- **What is being asked**
Within the entries below, find the portion that opens with the line containing "export IMPL_multi_input_area_mm2=0.00176" and closes with the line containing "export IMPL_nNetsFinal=384". Retype that portion exactly and only.

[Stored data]

### src/rtl/axis_user_mux_pkg.sv
// Shared data-link types: link status, register stage types, tuser tag bits
// and the transmit mux state encoding.
package pcie_datalink_pkg;

   typedef enum logic [1:0] {
      DL_INACTIVE = 2'd0,
      DL_INIT     = 2'd1,
      DL_ACTIVE   = 2'd2
   } pcie_dl_status_e;

   // axis_register REG_TYPE selections
   localparam int unsigned Bypass     = 0;
   localparam int unsigned SkidBuffer = 2;

   // tuser tag bit positions, shared with the receive demux
   localparam int unsigned UserIsTlp  = 1;
   localparam int unsigned UserIsDllp = 0;

   typedef enum logic [1:0] {
      ST_IDLE = 2'd0,
      ST_TLP  = 2'd1,
      ST_DLLP = 2'd2
   } mux_st_e;

endpackage

### src/rtl/axis_user_mux_if.sv
// AXI-Stream bundle with tkeep/tlast/tuser.
interface axis_user_mux_if #(
   parameter int unsigned DATA_WIDTH = 32,
   parameter int unsigned KEEP_WIDTH = DATA_WIDTH / 8,
   parameter int unsigned USER_WIDTH = 2
);
   logic [DATA_WIDTH-1:0] tdata;
   logic [KEEP_WIDTH-1:0] tkeep;
   logic                  tvalid;
   logic                  tready;
   logic                  tlast;
   logic [USER_WIDTH-1:0] tuser;

   modport master (output tdata, tkeep, tvalid, tlast, tuser, input tready);
   modport slave  (input tdata, tkeep, tvalid, tlast, tuser, output tready);
endinterface

### src/rtl/axis_user_mux_reg.sv
// AXI-Stream register slice. SkidBuffer gives a registered tready, one cycle
// of latency and full throughput; any other REG_TYPE is a plain wire.
module axis_register
   import pcie_datalink_pkg::*;
#(
   parameter int unsigned DATA_WIDTH  = 32,
   parameter int unsigned KEEP_WIDTH  = DATA_WIDTH / 8,
   parameter int unsigned USER_WIDTH  = 2,
   parameter int unsigned REG_TYPE    = SkidBuffer,
   parameter bit          KEEP_ENABLE = 1'b1,
   parameter bit          LAST_ENABLE = 1'b1,
   parameter bit          USER_ENABLE = 1'b1
) (
   input  logic                  i_clk,
   input  logic                  i_rst,
   input  logic [DATA_WIDTH-1:0] i_s_tdata,
   input  logic [KEEP_WIDTH-1:0] i_s_tkeep,
   input  logic                  i_s_tvalid,
   input  logic                  i_s_tlast,
   input  logic [USER_WIDTH-1:0] i_s_tuser,
   output logic                  o_s_tready,
   output logic [DATA_WIDTH-1:0] o_m_tdata,
   output logic [KEEP_WIDTH-1:0] o_m_tkeep,
   output logic                  o_m_tvalid,
   output logic                  o_m_tlast,
   output logic [USER_WIDTH-1:0] o_m_tuser,
   input  logic                  i_m_tready
);
   localparam int unsigned BW = DATA_WIDTH + KEEP_WIDTH + 1 + USER_WIDTH;

   logic [BW-1:0]         w_s_bus;
   logic [BW-1:0]         w_m_bus;
   logic [DATA_WIDTH-1:0] w_m_tdata;
   logic [KEEP_WIDTH-1:0] w_m_tkeep;
   logic                  w_m_tlast;
   logic [USER_WIDTH-1:0] w_m_tuser;

   assign w_s_bus = {i_s_tdata, i_s_tkeep, i_s_tlast, i_s_tuser};

   generate
      if (REG_TYPE == SkidBuffer) begin : g_skid
         logic          r_s_ready, r_m_valid, r_t_valid;
         logic [BW-1:0] r_m_bus, r_t_bus;
         logic          w_ready_early, w_m_valid_nxt, w_t_valid_nxt;
         logic          w_in_to_out, w_in_to_tmp, w_tmp_to_out;

         // Ready for next cycle: output drains, or the skid slot is free and
         // the output register will not fill up this cycle.
         assign w_ready_early = i_m_tready || (!r_t_valid && (!r_m_valid || !i_s_tvalid));

         // Decide where an incoming beat lands and whether the skid slot drains.
         always_comb begin
            w_m_valid_nxt = r_m_valid;
            w_t_valid_nxt = r_t_valid;
            w_in_to_out   = 1'b0;
            w_in_to_tmp   = 1'b0;
            w_tmp_to_out  = 1'b0;
            if (r_s_ready) begin
               if (i_m_tready || !r_m_valid) begin
                  w_m_valid_nxt = i_s_tvalid;
                  w_in_to_out   = 1'b1;
               end else begin
                  w_t_valid_nxt = i_s_tvalid;
                  w_in_to_tmp   = 1'b1;
               end
            end else if (i_m_tready) begin
               w_m_valid_nxt = r_t_valid;
               w_t_valid_nxt = 1'b0;
               w_tmp_to_out  = 1'b1;
            end
         end

         // Control and data registers; payload needs no reset.
         always_ff @(posedge i_clk) begin
            if (i_rst) begin
               r_s_ready <= 1'b0;
               r_m_valid <= 1'b0;
               r_t_valid <= 1'b0;
            end else begin
               r_s_ready <= w_ready_early;
               r_m_valid <= w_m_valid_nxt;
               r_t_valid <= w_t_valid_nxt;
            end
            if (w_in_to_out)       r_m_bus <= w_s_bus;
            else if (w_tmp_to_out) r_m_bus <= r_t_bus;
            if (w_in_to_tmp)       r_t_bus <= w_s_bus;
         end

         assign o_s_tready = r_s_ready;
         assign o_m_tvalid = r_m_valid;
         assign w_m_bus    = r_m_bus;
      end else begin : g_bypass
         assign o_s_tready = i_m_tready;
         assign o_m_tvalid = i_s_tvalid;
         assign w_m_bus    = w_s_bus;
      end
   endgenerate

   assign {w_m_tdata, w_m_tkeep, w_m_tlast, w_m_tuser} = w_m_bus;
   assign o_m_tdata = w_m_tdata;
   assign o_m_tkeep = KEEP_ENABLE ? w_m_tkeep : '1;
   assign o_m_tlast = LAST_ENABLE ? w_m_tlast : 1'b1;
   assign o_m_tuser = USER_ENABLE ? w_m_tuser : '0;
endmodule

### src/rtl/axis_user_mux.sv
// Transmit mux: merges TLP and DLLP streams into one tagged stream.
// Packet-atomic arbitration, DLLP priority with a bounded DLLP streak
// while a TLP waits; TLP grants only while the link is DL_ACTIVE.
module axis_user_mux
   import pcie_datalink_pkg::*;
#(
   parameter int unsigned DATA_WIDTH     = 32,
   parameter int unsigned KEEP_WIDTH     = DATA_WIDTH / 8,
   parameter int unsigned USER_WIDTH     = 2,
   parameter int unsigned DLLP_BURST_MAX = 4
) (
   input  logic            clk_i,
   input  logic            rst_i,
   input  pcie_dl_status_e link_status_i,
   axis_user_mux_if.slave  s_tlp_axis,
   axis_user_mux_if.slave  s_dllp_axis,
   axis_user_mux_if.master m_axis
);
   localparam int unsigned         SW         = $clog2(DLLP_BURST_MAX + 1);
   localparam logic [SW-1:0]       STREAK_MAX = SW'(DLLP_BURST_MAX);

   mux_st_e               r_state, w_state_nxt;
   logic [SW-1:0]         r_streak;
   logic                  w_tlp_ok, w_sel_tlp, w_sel_dllp, w_reg_ready;
   logic                  w_tlp_acc, w_dllp_acc;
   logic [DATA_WIDTH-1:0] w_mux_data;
   logic [KEEP_WIDTH-1:0] w_mux_keep;
   logic                  w_mux_valid, w_mux_last;
   logic [USER_WIDTH-1:0] w_mux_user;

   assign w_tlp_ok   = s_tlp_axis.tvalid && (link_status_i == DL_ACTIVE);
   assign w_tlp_acc  = s_tlp_axis.tvalid && s_tlp_axis.tready;
   assign w_dllp_acc = s_dllp_axis.tvalid && s_dllp_axis.tready;

   assign s_tlp_axis.tready  = w_sel_tlp && w_reg_ready;
   assign s_dllp_axis.tready = w_sel_dllp && w_reg_ready;

   // State register.
   always_ff @(posedge clk_i) begin
      if (rst_i) r_state <= ST_IDLE;
      else       r_state <= w_state_nxt;
   end

   // Grant selection and next state; the grant cycle already carries a beat,
   // so a single-beat packet returns straight to idle.
   always_comb begin
      w_sel_tlp   = 1'b0;
      w_sel_dllp  = 1'b0;
      w_state_nxt = r_state;
      case (r_state)
         ST_IDLE: begin
            if (s_dllp_axis.tvalid && !(w_tlp_ok && r_streak == STREAK_MAX)) w_sel_dllp = 1'b1;
            else if (w_tlp_ok)                                               w_sel_tlp  = 1'b1;
         end
         ST_TLP:  w_sel_tlp  = 1'b1;
         ST_DLLP: w_sel_dllp = 1'b1;
         default: ;
      endcase
      if (w_sel_tlp)  w_state_nxt = (w_tlp_acc && s_tlp_axis.tlast)   ? ST_IDLE : ST_TLP;
      if (w_sel_dllp) w_state_nxt = (w_dllp_acc && s_dllp_axis.tlast) ? ST_IDLE : ST_DLLP;
   end

   // Count completed DLLPs while a TLP is waiting.
   always_ff @(posedge clk_i) begin
      if (rst_i)
         r_streak <= '0;
      else if (r_state == ST_IDLE && (w_sel_tlp || !s_tlp_axis.tvalid))
         r_streak <= '0;
      else if (w_dllp_acc && s_dllp_axis.tlast && s_tlp_axis.tvalid && r_streak != STREAK_MAX)
         r_streak <= r_streak + 1'b1;
   end

   // Route the granted input and stamp the type tag bits.
   always_comb begin
      w_mux_valid = 1'b0;
      w_mux_data  = s_tlp_axis.tdata;
      w_mux_keep  = s_tlp_axis.tkeep;
      w_mux_last  = s_tlp_axis.tlast;
      w_mux_user  = s_tlp_axis.tuser;
      if (w_sel_dllp) begin
         w_mux_valid = s_dllp_axis.tvalid;
         w_mux_data  = s_dllp_axis.tdata;
         w_mux_keep  = s_dllp_axis.tkeep;
         w_mux_last  = s_dllp_axis.tlast;
         w_mux_user  = s_dllp_axis.tuser;
      end else if (w_sel_tlp) begin
         w_mux_valid = s_tlp_axis.tvalid;
      end
      w_mux_user[UserIsTlp]  = w_sel_tlp;
      w_mux_user[UserIsDllp] = w_sel_dllp;
   end

   axis_register #(
      .DATA_WIDTH  (DATA_WIDTH),
      .KEEP_WIDTH  (KEEP_WIDTH),
      .USER_WIDTH  (USER_WIDTH),
      .REG_TYPE    (SkidBuffer),
      .KEEP_ENABLE (1'b1),
      .LAST_ENABLE (1'b1),
      .USER_ENABLE (1'b1)
   ) u_out_reg (
      .i_clk      (clk_i),
      .i_rst      (rst_i),
      .i_s_tdata  (w_mux_data),
      .i_s_tkeep  (w_mux_keep),
      .i_s_tvalid (w_mux_valid),
      .i_s_tlast  (w_mux_last),
      .i_s_tuser  (w_mux_user),
      .o_s_tready (w_reg_ready),
      .o_m_tdata  (m_axis.tdata),
      .o_m_tkeep  (m_axis.tkeep),
      .o_m_tvalid (m_axis.tvalid),
      .o_m_tlast  (m_axis.tlast),
      .o_m_tuser  (m_axis.tuser),
      .i_m_tready (m_axis.tready)
   );
endmodule
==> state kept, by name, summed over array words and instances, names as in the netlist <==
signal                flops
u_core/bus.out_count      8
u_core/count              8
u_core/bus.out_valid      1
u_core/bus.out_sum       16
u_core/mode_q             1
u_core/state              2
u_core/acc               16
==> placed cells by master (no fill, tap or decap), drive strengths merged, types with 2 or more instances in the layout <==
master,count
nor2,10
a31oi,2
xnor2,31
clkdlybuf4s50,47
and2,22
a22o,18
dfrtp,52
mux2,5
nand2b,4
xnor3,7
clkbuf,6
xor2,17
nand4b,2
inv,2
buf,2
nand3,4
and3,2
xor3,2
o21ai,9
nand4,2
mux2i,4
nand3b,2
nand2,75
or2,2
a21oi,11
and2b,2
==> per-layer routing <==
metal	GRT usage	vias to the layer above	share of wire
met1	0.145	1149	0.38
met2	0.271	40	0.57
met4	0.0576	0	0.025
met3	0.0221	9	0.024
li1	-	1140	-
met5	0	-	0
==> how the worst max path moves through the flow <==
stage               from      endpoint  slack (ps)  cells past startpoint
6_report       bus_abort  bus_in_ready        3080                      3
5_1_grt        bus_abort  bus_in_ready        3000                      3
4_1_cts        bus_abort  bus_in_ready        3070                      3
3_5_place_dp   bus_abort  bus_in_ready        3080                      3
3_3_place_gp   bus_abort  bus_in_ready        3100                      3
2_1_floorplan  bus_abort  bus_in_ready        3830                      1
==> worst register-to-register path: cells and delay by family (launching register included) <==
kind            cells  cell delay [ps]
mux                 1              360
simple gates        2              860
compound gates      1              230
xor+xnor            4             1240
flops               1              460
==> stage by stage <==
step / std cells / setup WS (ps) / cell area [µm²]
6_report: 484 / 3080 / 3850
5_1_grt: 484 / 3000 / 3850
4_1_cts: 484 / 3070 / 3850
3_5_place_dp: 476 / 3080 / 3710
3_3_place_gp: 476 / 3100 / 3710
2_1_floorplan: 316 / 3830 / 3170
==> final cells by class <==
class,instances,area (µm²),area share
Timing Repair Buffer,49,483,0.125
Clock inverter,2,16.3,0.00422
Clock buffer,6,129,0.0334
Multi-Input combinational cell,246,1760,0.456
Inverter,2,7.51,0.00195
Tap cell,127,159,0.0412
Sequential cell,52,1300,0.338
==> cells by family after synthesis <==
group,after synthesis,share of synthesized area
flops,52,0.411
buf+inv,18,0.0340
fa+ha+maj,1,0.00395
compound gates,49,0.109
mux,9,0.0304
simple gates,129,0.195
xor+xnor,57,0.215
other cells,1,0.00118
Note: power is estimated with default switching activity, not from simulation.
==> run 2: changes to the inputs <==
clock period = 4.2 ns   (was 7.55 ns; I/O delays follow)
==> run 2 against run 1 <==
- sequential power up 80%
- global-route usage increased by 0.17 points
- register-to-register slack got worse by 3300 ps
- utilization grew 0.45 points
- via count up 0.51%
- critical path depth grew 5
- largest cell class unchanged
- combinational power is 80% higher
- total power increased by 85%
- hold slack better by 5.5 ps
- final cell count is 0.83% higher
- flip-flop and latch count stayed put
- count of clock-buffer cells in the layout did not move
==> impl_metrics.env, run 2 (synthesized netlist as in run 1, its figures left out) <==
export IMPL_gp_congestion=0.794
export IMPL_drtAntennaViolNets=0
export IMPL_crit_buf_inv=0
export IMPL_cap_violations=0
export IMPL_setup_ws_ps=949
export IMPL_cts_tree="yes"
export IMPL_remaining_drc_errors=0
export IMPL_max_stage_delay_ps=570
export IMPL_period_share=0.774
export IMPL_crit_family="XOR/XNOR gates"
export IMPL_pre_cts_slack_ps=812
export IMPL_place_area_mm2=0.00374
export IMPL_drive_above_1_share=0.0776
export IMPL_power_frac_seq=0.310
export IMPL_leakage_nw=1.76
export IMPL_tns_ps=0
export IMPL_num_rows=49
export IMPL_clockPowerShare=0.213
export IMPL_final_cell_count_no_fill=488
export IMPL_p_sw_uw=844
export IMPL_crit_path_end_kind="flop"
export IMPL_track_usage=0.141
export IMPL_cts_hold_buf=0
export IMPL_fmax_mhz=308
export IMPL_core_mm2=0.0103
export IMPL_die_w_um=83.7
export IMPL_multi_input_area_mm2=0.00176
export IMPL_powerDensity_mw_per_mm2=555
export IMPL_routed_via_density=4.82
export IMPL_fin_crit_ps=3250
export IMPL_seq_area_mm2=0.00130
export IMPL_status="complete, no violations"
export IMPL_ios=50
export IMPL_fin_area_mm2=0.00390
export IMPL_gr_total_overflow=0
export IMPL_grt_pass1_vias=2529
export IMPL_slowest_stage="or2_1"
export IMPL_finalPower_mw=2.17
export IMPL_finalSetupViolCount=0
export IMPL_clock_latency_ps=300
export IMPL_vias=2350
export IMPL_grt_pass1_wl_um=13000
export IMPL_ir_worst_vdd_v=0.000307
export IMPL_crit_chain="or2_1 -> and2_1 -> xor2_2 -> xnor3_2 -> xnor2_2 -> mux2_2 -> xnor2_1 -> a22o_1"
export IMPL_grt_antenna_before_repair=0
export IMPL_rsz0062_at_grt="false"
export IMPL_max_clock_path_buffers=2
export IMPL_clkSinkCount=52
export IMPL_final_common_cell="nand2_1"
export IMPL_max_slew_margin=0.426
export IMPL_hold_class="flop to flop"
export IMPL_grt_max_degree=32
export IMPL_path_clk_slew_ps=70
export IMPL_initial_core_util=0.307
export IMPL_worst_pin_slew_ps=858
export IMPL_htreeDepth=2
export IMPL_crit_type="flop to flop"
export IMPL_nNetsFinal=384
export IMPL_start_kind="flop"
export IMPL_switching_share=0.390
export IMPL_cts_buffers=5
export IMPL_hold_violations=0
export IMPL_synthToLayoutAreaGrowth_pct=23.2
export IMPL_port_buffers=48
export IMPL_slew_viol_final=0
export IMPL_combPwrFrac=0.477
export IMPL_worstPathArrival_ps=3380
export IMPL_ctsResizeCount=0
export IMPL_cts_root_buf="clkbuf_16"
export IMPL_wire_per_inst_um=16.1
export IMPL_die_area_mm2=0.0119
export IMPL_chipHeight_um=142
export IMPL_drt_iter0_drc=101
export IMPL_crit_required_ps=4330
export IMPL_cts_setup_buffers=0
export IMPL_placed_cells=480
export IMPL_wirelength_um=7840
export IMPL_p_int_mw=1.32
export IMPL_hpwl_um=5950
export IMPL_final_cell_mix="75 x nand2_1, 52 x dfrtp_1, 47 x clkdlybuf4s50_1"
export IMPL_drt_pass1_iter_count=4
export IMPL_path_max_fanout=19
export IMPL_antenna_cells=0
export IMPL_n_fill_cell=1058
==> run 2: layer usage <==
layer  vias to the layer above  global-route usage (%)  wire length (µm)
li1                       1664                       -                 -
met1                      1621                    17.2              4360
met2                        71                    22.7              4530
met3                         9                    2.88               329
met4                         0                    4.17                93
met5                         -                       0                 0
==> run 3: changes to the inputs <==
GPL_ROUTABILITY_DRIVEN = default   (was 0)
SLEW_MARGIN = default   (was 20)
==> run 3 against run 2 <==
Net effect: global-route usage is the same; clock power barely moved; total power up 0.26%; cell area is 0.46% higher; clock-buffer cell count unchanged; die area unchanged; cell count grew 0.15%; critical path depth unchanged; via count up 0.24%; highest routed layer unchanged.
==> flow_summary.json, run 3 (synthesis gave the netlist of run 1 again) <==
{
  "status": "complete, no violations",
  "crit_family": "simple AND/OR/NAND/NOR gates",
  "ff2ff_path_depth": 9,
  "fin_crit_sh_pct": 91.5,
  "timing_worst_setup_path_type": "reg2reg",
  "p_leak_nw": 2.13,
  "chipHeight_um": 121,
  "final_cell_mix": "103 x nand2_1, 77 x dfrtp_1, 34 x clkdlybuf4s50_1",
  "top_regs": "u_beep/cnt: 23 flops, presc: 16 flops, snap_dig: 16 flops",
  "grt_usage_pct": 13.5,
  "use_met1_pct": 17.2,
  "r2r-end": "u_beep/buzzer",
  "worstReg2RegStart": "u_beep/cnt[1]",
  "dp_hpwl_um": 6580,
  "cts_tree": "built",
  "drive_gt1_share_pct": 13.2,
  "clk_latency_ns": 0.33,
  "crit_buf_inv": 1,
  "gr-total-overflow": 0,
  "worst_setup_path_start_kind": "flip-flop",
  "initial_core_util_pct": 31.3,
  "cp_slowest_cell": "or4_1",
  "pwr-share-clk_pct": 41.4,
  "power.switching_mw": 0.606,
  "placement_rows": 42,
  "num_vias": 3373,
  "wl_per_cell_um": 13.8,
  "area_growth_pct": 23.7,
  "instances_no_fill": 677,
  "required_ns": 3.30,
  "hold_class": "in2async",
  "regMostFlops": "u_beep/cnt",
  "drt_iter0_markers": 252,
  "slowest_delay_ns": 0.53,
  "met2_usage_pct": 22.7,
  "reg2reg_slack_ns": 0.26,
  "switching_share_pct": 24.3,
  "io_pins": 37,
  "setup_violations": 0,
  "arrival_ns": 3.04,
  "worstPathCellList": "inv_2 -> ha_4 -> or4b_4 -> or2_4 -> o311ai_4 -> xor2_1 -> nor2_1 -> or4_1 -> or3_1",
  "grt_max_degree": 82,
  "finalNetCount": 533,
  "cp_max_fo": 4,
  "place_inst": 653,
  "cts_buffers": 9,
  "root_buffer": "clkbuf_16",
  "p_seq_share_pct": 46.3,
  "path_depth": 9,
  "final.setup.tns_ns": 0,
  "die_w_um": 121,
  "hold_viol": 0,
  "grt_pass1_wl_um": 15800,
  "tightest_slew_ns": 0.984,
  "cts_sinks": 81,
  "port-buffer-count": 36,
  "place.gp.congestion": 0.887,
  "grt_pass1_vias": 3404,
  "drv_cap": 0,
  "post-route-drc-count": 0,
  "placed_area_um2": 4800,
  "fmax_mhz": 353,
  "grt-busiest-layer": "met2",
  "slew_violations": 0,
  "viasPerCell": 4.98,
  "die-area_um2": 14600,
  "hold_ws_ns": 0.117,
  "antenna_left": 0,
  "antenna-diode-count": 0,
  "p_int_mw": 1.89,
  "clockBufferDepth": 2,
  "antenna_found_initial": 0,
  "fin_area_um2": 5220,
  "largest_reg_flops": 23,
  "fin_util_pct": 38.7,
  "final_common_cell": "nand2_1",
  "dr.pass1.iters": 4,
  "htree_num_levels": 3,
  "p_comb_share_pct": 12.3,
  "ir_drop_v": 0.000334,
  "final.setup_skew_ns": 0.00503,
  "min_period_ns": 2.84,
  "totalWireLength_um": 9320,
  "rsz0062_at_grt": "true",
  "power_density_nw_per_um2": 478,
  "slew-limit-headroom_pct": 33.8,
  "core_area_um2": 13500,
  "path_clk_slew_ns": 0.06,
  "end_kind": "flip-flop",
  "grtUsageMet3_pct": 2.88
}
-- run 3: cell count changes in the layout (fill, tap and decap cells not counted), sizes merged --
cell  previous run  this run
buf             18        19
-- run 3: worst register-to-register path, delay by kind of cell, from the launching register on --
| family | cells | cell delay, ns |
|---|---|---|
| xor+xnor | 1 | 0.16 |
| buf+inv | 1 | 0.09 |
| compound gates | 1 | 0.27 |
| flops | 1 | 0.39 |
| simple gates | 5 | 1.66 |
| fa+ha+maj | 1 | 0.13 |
## src/rtl/mem_port_arbiter.sv

```systemverilog
// Round-robin arbiter sharing one single-port memory between two requesters.
// Define MEM_ARB_FIXED_PRIORITY_EN to make requester 0 win every tie.
module mem_port_arbiter #(
    parameter int DATA_W       = 16,
    parameter int ADDR_W       = 16,
    parameter int READ_LATENCY = 1
) (
    input  logic              clk,
    input  logic              reset,
    input  logic              r0_req,
    input  logic              r0_we,
    input  logic [ADDR_W-1:0] r0_addr,
    input  logic [DATA_W-1:0] r0_wdata,
    output logic              r0_gnt,
    output logic              r0_rvalid,
    output logic [DATA_W-1:0] r0_rdata,
    input  logic              r1_req,
    input  logic              r1_we,
    input  logic [ADDR_W-1:0] r1_addr,
    input  logic [DATA_W-1:0] r1_wdata,
    output logic              r1_gnt,
    output logic              r1_rvalid,
    output logic [DATA_W-1:0] r1_rdata,
    output logic              mem_we,
    output logic [ADDR_W-1:0] mem_addr,
    output logic [DATA_W-1:0] mem_wdata,
    input  logic [DATA_W-1:0] mem_rdata,
    output logic              busy
);
    typedef enum logic [1:0] {IDLE, ISSUE, WAIT, RESP} state_t;

    localparam logic [3:0] LAT_M1 = 4'(READ_LATENCY - 1);

    state_t            r_state;
    logic              r_last;
    logic              r_we;
    logic [3:0]        r_cnt;
    logic              r_gnt0, r_gnt1;
    logic              r_rv0, r_rv1;
    logic              r_mem_we;
    logic [ADDR_W-1:0] r_mem_addr;
    logic [DATA_W-1:0] r_mem_wdata;

    logic              w_any;
    logic              w_win;
    logic              w_win_we;

    always_comb begin
        w_any = r0_req | r1_req;
`ifdef MEM_ARB_FIXED_PRIORITY_EN
        w_win = !r0_req;
`else
        w_win = (r0_req && r1_req) ? ~r_last : r1_req;
`endif
        w_win_we = w_win ? r1_we : r0_we;
    end

    // r_last doubles as the owner of the transaction in flight.
    always_ff @(posedge clk) begin
        if (reset) begin
            r_state     <= IDLE;
            r_last      <= 1'b1;
            r_we        <= 1'b0;
            r_cnt       <= '0;
            r_gnt0      <= 1'b0;
            r_gnt1      <= 1'b0;
            r_rv0       <= 1'b0;
            r_rv1       <= 1'b0;
            r_mem_we    <= 1'b0;
            r_mem_addr  <= '0;
            r_mem_wdata <= '0;
        end else begin
            r_gnt0   <= 1'b0;
            r_gnt1   <= 1'b0;
            r_rv0    <= 1'b0;
            r_rv1    <= 1'b0;
            r_mem_we <= 1'b0;
            case (r_state)
                IDLE: begin
                    if (w_any) begin
                        r_last      <= w_win;
                        r_gnt0      <= !w_win;
                        r_gnt1      <= w_win;
                        r_we        <= w_win_we;
                        r_mem_we    <= w_win_we;
                        r_mem_addr  <= w_win ? r1_addr : r0_addr;
                        r_mem_wdata <= w_win ? r1_wdata : r0_wdata;
                        r_state     <= ISSUE;
                    end
                end
                ISSUE: begin
                    if (r_we) begin
                        r_state <= IDLE;
                    end else if (READ_LATENCY == 1) begin
                        r_rv0   <= !r_last;
                        r_rv1   <= r_last;
                        r_state <= RESP;
                    end else begin
                        r_cnt   <= 4'd1;
                        r_state <= WAIT;
                    end
                end
                WAIT: begin
                    if (r_cnt == LAT_M1) begin
                        r_rv0   <= !r_last;
                        r_rv1   <= r_last;
                        r_state <= RESP;
                    end else begin
                        r_cnt <= r_cnt + 4'd1;
                    end
                end
                RESP:    r_state <= IDLE;
                default: r_state <= IDLE;
            endcase
        end
    end

    assign r0_gnt    = r_gnt0;
    assign r1_gnt    = r_gnt1;
    assign r0_rvalid = r_rv0;
    assign r1_rvalid = r_rv1;
    assign r0_rdata  = mem_rdata;
    assign r1_rdata  = mem_rdata;
    assign mem_we    = r_mem_we;
    assign mem_addr  = r_mem_addr;
    assign mem_wdata = r_mem_wdata;
    assign busy      = (r_state != IDLE);

endmodule
```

- **Answer to this exercise**
export IMPL_multi_input_area_mm2=0.00176
export IMPL_powerDensity_mw_per_mm2=555
export IMPL_routed_via_density=4.82
export IMPL_fin_crit_ps=3250
export IMPL_seq_area_mm2=0.00130
export IMPL_status="complete, no violations"
export IMPL_ios=50
export IMPL_fin_area_mm2=0.00390
export IMPL_gr_total_overflow=0
export IMPL_grt_pass1_vias=2529
export IMPL_slowest_stage="or2_1"
export IMPL_finalPower_mw=2.17
export IMPL_finalSetupViolCount=0
export IMPL_clock_latency_ps=300
export IMPL_vias=2350
export IMPL_grt_pass1_wl_um=13000
export IMPL_ir_worst_vdd_v=0.000307
export IMPL_crit_chain="or2_1 -> and2_1 -> xor2_2 -> xnor3_2 -> xnor2_2 -> mux2_2 -> xnor2_1 -> a22o_1"
export IMPL_grt_antenna_before_repair=0
export IMPL_rsz0062_at_grt="false"
export IMPL_max_clock_path_buffers=2
export IMPL_clkSinkCount=52
export IMPL_final_common_cell="nand2_1"
export IMPL_max_slew_margin=0.426
export IMPL_hold_class="flop to flop"
export IMPL_grt_max_degree=32
export IMPL_path_clk_slew_ps=70
export IMPL_initial_core_util=0.307
export IMPL_worst_pin_slew_ps=858
export IMPL_htreeDepth=2
export IMPL_crit_type="flop to flop"
export IMPL_nNetsFinal=384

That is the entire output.